Don’t get me wrong. I know I did the right thing by not hitting him. Besides grabbing him and turning him around, I never laid a hand on him. According to the police I now have an ironclad case of misdemeanor sexual assault against that bucket of reptilian poo.
But I HATE that I never hit him.
The only thing that kept me from feeling like I had failed myself was knowing that my first instinct had been to go after the guy. I didn’t hesitate. I turned around and confronted him.
The cops currently have him in custody. They tell me that my boyfriend and I did everything exactly right. I’m apparently “the best victim witness” they’ve ever had.
So…achievement unlocked? Best Victim Witness….10 points?

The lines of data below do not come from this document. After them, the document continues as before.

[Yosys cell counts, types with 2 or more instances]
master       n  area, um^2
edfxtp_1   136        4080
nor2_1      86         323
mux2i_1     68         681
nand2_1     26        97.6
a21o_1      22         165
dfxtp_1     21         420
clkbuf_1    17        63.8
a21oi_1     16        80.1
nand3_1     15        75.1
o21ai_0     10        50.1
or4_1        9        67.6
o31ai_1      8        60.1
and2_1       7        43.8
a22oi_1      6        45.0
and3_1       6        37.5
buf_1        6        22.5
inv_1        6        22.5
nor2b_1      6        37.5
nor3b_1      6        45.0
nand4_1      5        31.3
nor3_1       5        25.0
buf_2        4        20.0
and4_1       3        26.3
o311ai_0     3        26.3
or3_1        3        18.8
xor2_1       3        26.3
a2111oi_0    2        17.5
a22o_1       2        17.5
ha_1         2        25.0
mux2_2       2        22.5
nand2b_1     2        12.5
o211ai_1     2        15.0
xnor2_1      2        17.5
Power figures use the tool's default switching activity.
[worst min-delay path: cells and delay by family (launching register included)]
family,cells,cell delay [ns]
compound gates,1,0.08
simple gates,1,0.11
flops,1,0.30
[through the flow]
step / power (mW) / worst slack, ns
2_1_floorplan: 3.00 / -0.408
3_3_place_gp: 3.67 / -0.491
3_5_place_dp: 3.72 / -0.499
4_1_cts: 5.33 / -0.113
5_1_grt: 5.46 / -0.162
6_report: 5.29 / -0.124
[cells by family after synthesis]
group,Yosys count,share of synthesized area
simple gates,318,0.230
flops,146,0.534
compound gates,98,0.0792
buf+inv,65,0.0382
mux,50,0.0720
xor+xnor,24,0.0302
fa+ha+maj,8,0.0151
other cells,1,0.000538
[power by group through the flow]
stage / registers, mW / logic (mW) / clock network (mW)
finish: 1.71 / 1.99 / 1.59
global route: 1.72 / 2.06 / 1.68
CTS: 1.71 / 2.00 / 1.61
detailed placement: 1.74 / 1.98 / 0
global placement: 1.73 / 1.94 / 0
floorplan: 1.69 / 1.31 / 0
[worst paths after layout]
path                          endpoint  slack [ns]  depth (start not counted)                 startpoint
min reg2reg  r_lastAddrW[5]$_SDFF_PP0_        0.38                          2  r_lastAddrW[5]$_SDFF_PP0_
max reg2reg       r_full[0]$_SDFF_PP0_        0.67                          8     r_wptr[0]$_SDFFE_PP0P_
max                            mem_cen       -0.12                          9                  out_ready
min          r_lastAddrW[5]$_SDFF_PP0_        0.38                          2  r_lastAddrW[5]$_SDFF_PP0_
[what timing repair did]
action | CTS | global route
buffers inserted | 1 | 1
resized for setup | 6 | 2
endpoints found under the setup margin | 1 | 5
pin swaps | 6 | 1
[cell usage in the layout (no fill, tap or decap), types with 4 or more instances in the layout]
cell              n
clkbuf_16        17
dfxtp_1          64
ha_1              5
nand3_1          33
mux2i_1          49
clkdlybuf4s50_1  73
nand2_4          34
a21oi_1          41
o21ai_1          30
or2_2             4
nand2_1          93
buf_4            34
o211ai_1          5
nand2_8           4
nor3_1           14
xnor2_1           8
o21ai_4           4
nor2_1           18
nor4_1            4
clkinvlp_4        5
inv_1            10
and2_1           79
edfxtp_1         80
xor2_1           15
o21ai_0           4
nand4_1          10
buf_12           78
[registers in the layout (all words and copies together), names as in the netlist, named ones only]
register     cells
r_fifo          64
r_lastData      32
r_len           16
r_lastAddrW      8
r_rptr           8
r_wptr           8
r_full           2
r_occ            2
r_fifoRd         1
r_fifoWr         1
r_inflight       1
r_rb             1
[config.mk]
export PLATFORM = sky130hd
export DESIGN_NAME = mux4_rr_arbiter
export DESIGN_NICKNAME = d
export VERILOG_FILES = /design/src/rtl/mux4_rr_arbiter_pkg.sv /design/src/rtl/mux4_rr_arbiter_rr_pick4.sv /design/src/rtl/mux4_rr_arbiter.sv
export SDC_FILE = /design/constraint.sdc
export NUM_CORES = 1
export LEC_CHECK = 0
export ABC_CLOCK_PERIOD_IN_PS = 1910
export CORE_MARGIN = 10
export CORE_UTILIZATION = 50
export DETAILED_ROUTE_END_ITERATION = 8
export MAX_ROUTING_LAYER = met4
export PLACE_DENSITY = 0.76
export SLEW_MARGIN = 20
export SYNTH_ARGS = -nofsm -noshare
export SYNTH_HDL_FRONTEND = slang
export SYNTH_SLANG_ARGS = --single-unit
[constraint.sdc]
create_clock -name clk -period 1.91 [get_ports clk]
set_input_delay 0.191 -clock clk [delete_from_list [all_inputs] [get_ports clk]]
set_output_delay 0.191 -clock clk [all_outputs]
set_load 0.005 [all_outputs]
[src/rtl/mux4_rr_arbiter_pkg.sv]
// -----------------------------------------------------------------------------
// mux4_rr_arbiter_pkg
//
// Shared definitions for the round-robin arbiter that owns the select input
// of the 4-to-1 multiplexer datapath.
//
//   NREQ     number of requesters competing for the mux output channel
//   SEL_W    width of the mux select code
//   state_e  arbiter FSM state encoding (IDLE / GRANT / GAP)
//   onehot() converts a requester index into a one-hot grant vector
// -----------------------------------------------------------------------------
package mux4_rr_arbiter_pkg;

    localparam int NREQ  = 4;
    localparam int SEL_W = 2;

    typedef enum logic [1:0] {
        IDLE  = 2'd0,  // no grant, arbitrating on every cycle
        GRANT = 2'd1,  // one owner holds the channel
        GAP   = 2'd2   // single dead cycle after a release
    } state_e;

    // One-hot grant vector for requester 'idx'.
    function automatic logic [NREQ-1:0] onehot(input logic [SEL_W-1:0] idx);
        logic [NREQ-1:0] vec;
        vec      = '0;
        vec[idx] = 1'b1;
        return vec;
    endfunction

endpackage : mux4_rr_arbiter_pkg

[src/rtl/mux4_rr_arbiter_rr_pick4.sv]
// -----------------------------------------------------------------------------
// rr_pick4
//
// Purely combinational rotating-priority picker. Searches the request vector
// starting at 'ptr' and wrapping modulo 4 (ptr, ptr+1, ptr+2, ptr+3), and
// returns the first requester found.
//
// Ports:
//   req   [3:0]  in   request lines, bit k = requester k
//   ptr   [1:0]  in   index with the highest priority this cycle
//   valid        out  at least one request is set
//   idx   [1:0]  out  winning requester index (equals ptr when !valid)
// -----------------------------------------------------------------------------
module rr_pick4
    import mux4_rr_arbiter_pkg::*;
(
    input  logic [NREQ-1:0]  req,
    input  logic [SEL_W-1:0] ptr,
    output logic             valid,
    output logic [SEL_W-1:0] idx
);

    logic [SEL_W-1:0] cand;

    // NOTE: every variable assigned in an always_comb block receives a default
    // at the top so no path leaves it unassigned; that is what keeps a latch
    // from being inferred.
    always_comb begin
        valid = 1'b0;
        idx   = ptr;
        cand  = ptr;
        // Walk from the lowest priority offset to the highest; the last hit
        // written is therefore the one closest to ptr, which is the winner.
        for (int k = NREQ - 1; k >= 0; k--) begin
            cand = ptr + SEL_W'(k);  // wraps modulo 4 through the 2-bit width
            if (req[cand]) begin
                valid = 1'b1;
                idx   = cand;
            end
        end
    end

endmodule : rr_pick4

[src/rtl/mux4_rr_arbiter.sv]
// -----------------------------------------------------------------------------
// mux4_rr_arbiter
//
// Round-robin arbiter and sequencer for the shared 4-to-1 multiplexer. One
// requester at a time owns the mux output channel; the block drives the mux
// select code and bounds each tenure to MAX_HOLD cycles. Every release is
// followed by a single dead (GAP) cycle and then an IDLE arbitration cycle,
// so the select code never moves while a grant is active.
//
// Parameters:
//   MAX_HOLD  longest tenure in cycles before a forced release (1..255)
//   CNT_W     hold counter width, 2**CNT_W must exceed MAX_HOLD
//
// Ports:
//   clk          in   system clock, all state changes on the rising edge
//   rst          in   synchronous active-high reset
//   req   [3:0]  in   level-sensitive request lines
//   done         in   current owner ends its transfer (ignored without grant)
//   grant [3:0]  out  one-hot grant, at most one bit set
//   sel   [1:0]  out  mux select; index of the grant bit while granted,
//                     otherwise the last owner's index
//   busy         out  a grant is active
//   forced       out  one-cycle pulse (the GAP cycle) when a tenure ended
//                     purely because MAX_HOLD expired
// -----------------------------------------------------------------------------
module mux4_rr_arbiter
    import mux4_rr_arbiter_pkg::*;
#(
    parameter int MAX_HOLD = 15,
    parameter int CNT_W    = 8
) (
    input  logic             clk,
    input  logic             rst,
    input  logic [NREQ-1:0]  req,
    input  logic             done,
    output logic [NREQ-1:0]  grant,
    output logic [SEL_W-1:0] sel,
    output logic             busy,
    output logic             forced
);

    localparam logic [CNT_W-1:0] MAX_HOLD_C = CNT_W'(MAX_HOLD);
    localparam logic [CNT_W-1:0] CNT_ONE    = CNT_W'(1);

    // -------------------------------------------------------------------------
    // State
    // -------------------------------------------------------------------------
    state_e           state_q;
    logic [NREQ-1:0]  grant_q;
    logic [SEL_W-1:0] sel_q;    // doubles as the owner index while in GRANT
    logic [SEL_W-1:0] ptr_q;    // highest-priority requester for next pick
    logic [CNT_W-1:0] cnt_q;    // cycles held so far in the current tenure
    logic             busy_q;
    logic             forced_q;

    // -------------------------------------------------------------------------
    // Arbitration
    // -------------------------------------------------------------------------
    logic             pick_valid;
    logic [SEL_W-1:0] pick_idx;

    rr_pick4 u_pick (
        .req   (req),
        .ptr   (ptr_q),
        .valid (pick_valid),
        .idx   (pick_idx)
    );

    // -------------------------------------------------------------------------
    // Release decode (only meaningful in GRANT)
    // -------------------------------------------------------------------------
    logic             rel_done_d;
    logic             rel_drop_d;
    logic             rel_expire_d;
    logic             release_d;
    logic             forced_d;
    logic [SEL_W-1:0] ptr_d;

    always_comb begin
        rel_done_d   = done;
        rel_drop_d   = ~req[sel_q];
        rel_expire_d = (cnt_q == MAX_HOLD_C);
        release_d    = rel_done_d | rel_drop_d | rel_expire_d;
        // Expiry counts as forced only when nothing else ended the tenure.
        forced_d     = rel_expire_d & ~rel_done_d & ~rel_drop_d;
        ptr_d        = sel_q + SEL_W'(1);
    end

    // -------------------------------------------------------------------------
    // FSM with registered outputs
    // -------------------------------------------------------------------------
    // NOTE: state registers use non-blocking assignments so every register in
    // this block samples the values from before the edge, regardless of
    // statement order.
    always_ff @(posedge clk) begin
        if (rst) begin
            state_q  <= IDLE;
            grant_q  <= '0;
            sel_q    <= '0;
            ptr_q    <= '0;
            cnt_q    <= '0;
            busy_q   <= 1'b0;
            forced_q <= 1'b0;
        end else begin
            case (state_q)
                IDLE: begin
                    forced_q <= 1'b0;
                    if (pick_valid) begin
                        state_q <= GRANT;
                        grant_q <= onehot(pick_idx);
                        sel_q   <= pick_idx;
                        cnt_q   <= CNT_ONE;
                        busy_q  <= 1'b1;
                    end
                end

                GRANT: begin
                    if (release_d) begin
                        state_q  <= GAP;
                        grant_q  <= '0;
                        busy_q   <= 1'b0;
                        ptr_q    <= ptr_d;
                        forced_q <= forced_d;
                    end else if (cnt_q != MAX_HOLD_C) begin
                        cnt_q <= cnt_q + CNT_ONE;
                    end
                end

                GAP: begin
                    // sel_q deliberately untouched: the mux keeps the last
                    // owner's input selected while nobody holds a grant.
                    state_q  <= IDLE;
                    forced_q <= 1'b0;
                end

                default: begin
                    state_q  <= IDLE;
                    grant_q  <= '0;
                    busy_q   <= 1'b0;
                    forced_q <= 1'b0;
                end
            endcase
        end
    end

    assign grant  = grant_q;
    assign sel    = sel_q;
    assign busy   = busy_q;
    assign forced = forced_q;

endmodule : mux4_rr_arbiter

What I truly loathed about the whole encounter is that it had ruined the night. It ruined the true FUN I was having with friends in a place where I was supposed to be able to feel safe. This party was invite-only. I knew a lot of people there. That means this cowardly weenie (who was by himself the whole time) probably knew a friend of mine.
That bothers me. It also bothers me that this unevolved primate ruined not just my night, but the nights of my friends who care about me and made sure I was okay afterward (By the way guys: you know who you are. I love you all). It bothers me that this one single skin tag of a Homo sapien could have that effect and that even now I can still feel his hand on my skin.
Writing this was mostly therapeutic. But I wanted to share what I went through because while I can hope this violation never happens to anyone else, I know it will. Unfortunately, that’s just the world we live in. All I can say to you is that even though a giant part of me still wishes I had knocked that drunken ape’s teeth out of his head, most of me is glad that there is now absolutely no doubt who was, for lack of a better term, a victim. We left the guy in the hands of the police and he is hopefully even at this moment staring at a jail cell wall.
I managed to have the best case scenario: Lots of security around, tons of cameras documenting the action, and a loving boyfriend who knew enough to only make sure that guy wasn’t going anywhere. You may not be so lucky.
But don’t let the guy get away. Don’t convince yourself that it’s not a big deal. If someone does this to you, chances are they’ll do it to someone else. AND IT’S NOT OKAY.
Call the cops. Press charges. It’s worth it.
Oh, and stick around after you identify the jerk. Watching that pimple on humanity’s taint get led away in handcuffs and put into the back of a cop car will make you feel better. I guarantee it.